The Cast: Even Better Than Season 1
Pedro Pascal and Bella Ramsey are back as Joel and Ellie, and they've only gotten better. Pascal's Joel is more broken this season. He's quieter, more withdrawn. The weight of what he did at the end of Season 1 — killing dozens of Fireflies to save Ellie — is etched into every line on his face. There's a moment in Episode 2 where he's fixing a fence at the Jackson settlement and he just stops, staring at nothing. Pascal conveys an entire internal monologue without saying a word.
Ramsey's Ellie is older now, more confident, but also more reckless. She's 19 in the show (19 in the game too), and Ramsey captures that teenage certainty that she's right about everything. Her performance in Episode 6, which adapts one of the game's most controversial scenes, is career-defining. I won't spoil it, but if you've played the game, you know the scene I mean. She absolutely nails it.
New additions: Kaitlyn Dever as Abby. This was the most anticipated casting decision. Dever is incredible. She brings a physicality to the role that's intimidating. She trained for six months with a stunt coordinator and it shows. Her Abby is muscular, intense, and deeply human. The show gives her backstory earlier and more comprehensively than the game did. That helps. You understand her motivations by Episode 3 instead of having to wait until the game's midpoint. Some fans will say this undercuts the narrative's shock value. I say it makes the tragedy hit harder because you see both sides from the start.
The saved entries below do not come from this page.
**config.mk**
```make
export PLATFORM = sky130hd
export DESIGN_NAME = rd_xfr_sequencer
export DESIGN_NICKNAME = d
export VERILOG_FILES = /design/src/rtl/rd_xfr_sequencer.sv
export SDC_FILE = /design/constraint.sdc
export NUM_CORES = 1
export LEC_CHECK = 0
export BUFFER_PORTS_ARGS = -buffer_cell sky130_fd_sc_hd__buf_2
export CAP_MARGIN = 20
export CORE_MARGIN = 1
export CORE_UTILIZATION = 55
export CTS_CLUSTER_DIAMETER = 150
export CTS_CLUSTER_SIZE = 10
export DETAILED_ROUTE_END_ITERATION = 10
export GPL_TIMING_DRIVEN = 0
export PLACE_DENSITY = 0.77
export SETUP_SLACK_MARGIN = 0.2
export SLEW_MARGIN = 20
export SYNTH_ARGS = -nofsm -noshare
export SYNTH_HDL_FRONTEND = slang
export SYNTH_SLANG_ARGS = --single-unit
```
**constraint.sdc**
```tcl
create_clock -name CLK -period 2.5 [get_ports CLK]
set_input_delay 0 -clock CLK [delete_from_list [all_inputs] [get_ports CLK]]
set_output_delay 0 -clock CLK [all_outputs]
set_load 0.005 [all_outputs]
```
===== src/rtl/soc_it_pkg.sv =====
// Shared widths, FSM state encoding and tag-table entry for the SoC-IT master request arbiter.
package soc_it_pkg;

    localparam int TAG_W    = 4;
    localparam int TYPE_W   = 4;
    localparam int FLOW_W   = 10;
    localparam int ADDR_W   = 64;
    localparam int LEN_W    = 36;
    localparam int ERR_W    = 7;
    localparam int NUM_TAGS = 1 << TAG_W;

    // Owner field is sized for up to 16 requesters.
    localparam int OWNER_W  = 4;

    typedef enum logic {
        ST_IDLE = 1'b0,
        ST_REQ  = 1'b1
    } arb_state_e;

    typedef struct packed {
        logic               valid;
        logic [OWNER_W-1:0] owner;
    } tag_entry_t;

endpackage


===== src/rtl/soc_it_master_request_arbiter_rr_arbiter.sv =====
// Combinational round-robin picker: first set request at or after ptr, one-hot out.
module rr_arbiter #(
    parameter int N     = 4,
    parameter int IDX_W = 2
) (
    input  logic [N-1:0]     req,
    input  logic [IDX_W-1:0] ptr,
    output logic [N-1:0]     grant
);

    logic [IDX_W:0]   sum;
    logic [IDX_W-1:0] idx;
    logic             found;

    // Walk the requests starting at ptr, wrapping at N, and keep the first hit.
    always_comb begin
        grant = '0;
        found = 1'b0;
        sum   = '0;
        idx   = '0;
        for (int off = 0; off < N; off++) begin
            sum = {1'b0, ptr} + (IDX_W+1)'(off);
            if (sum >= (IDX_W+1)'(N))
                sum = sum - (IDX_W+1)'(N);
            idx = sum[IDX_W-1:0];
            if (!found && req[idx]) begin
                grant[idx] = 1'b1;
                found      = 1'b1;
            end
        end
    end

endmodule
Isabella Merced as Dina is warm and charming. She and Ramsey have great chemistry. Their relationship is one of the few sources of lightness in an otherwise grim season. Young Mazino as Jesse is solid but underused — he gets less screen time than in the game, which is a shame because his character provides moral grounding.
The Changes from the Game
Showrunner Craig Mazin and Neil Druckmann made several changes. Some work. Some don't.
The biggest change is the structure. The game tells its story nonlinearly, jumping between Ellie's present-day journey in Seattle and Abby's past. The show tells the story mostly linearly, with flashbacks woven in. This makes the narrative easier to follow for non-players. But it sacrifices the gut-punch of the game's big reveal. In the game, you don't know why Abby does what she does until halfway through. The show reveals it by Episode 3. I'm torn on this. The show's approach is more humane — it asks you to empathize with all characters, not just the protagonist. But the game's approach is more emotionally devastating.
Another change: the show expands the time between the events of Season 1 and Season 2. In the game, it's about 4 years. In the show, it's 5 years. This allows for more world-building. We see Jackson grow into a thriving community. We meet new characters, like a doctor named Elena who runs the settlement's clinic. These additions make the world feel lived-in.
The biggest risk: the show changes Ellie's final decision. I won't say what it changes to, but it's different from the game's ending. Some will love it. Some will hate it. I'm still processing it. On one hand, it feels more hopeful. On the other hand, it undercuts the game's central theme about the cycle of revenge. I need to rewatch it before I decide how I feel.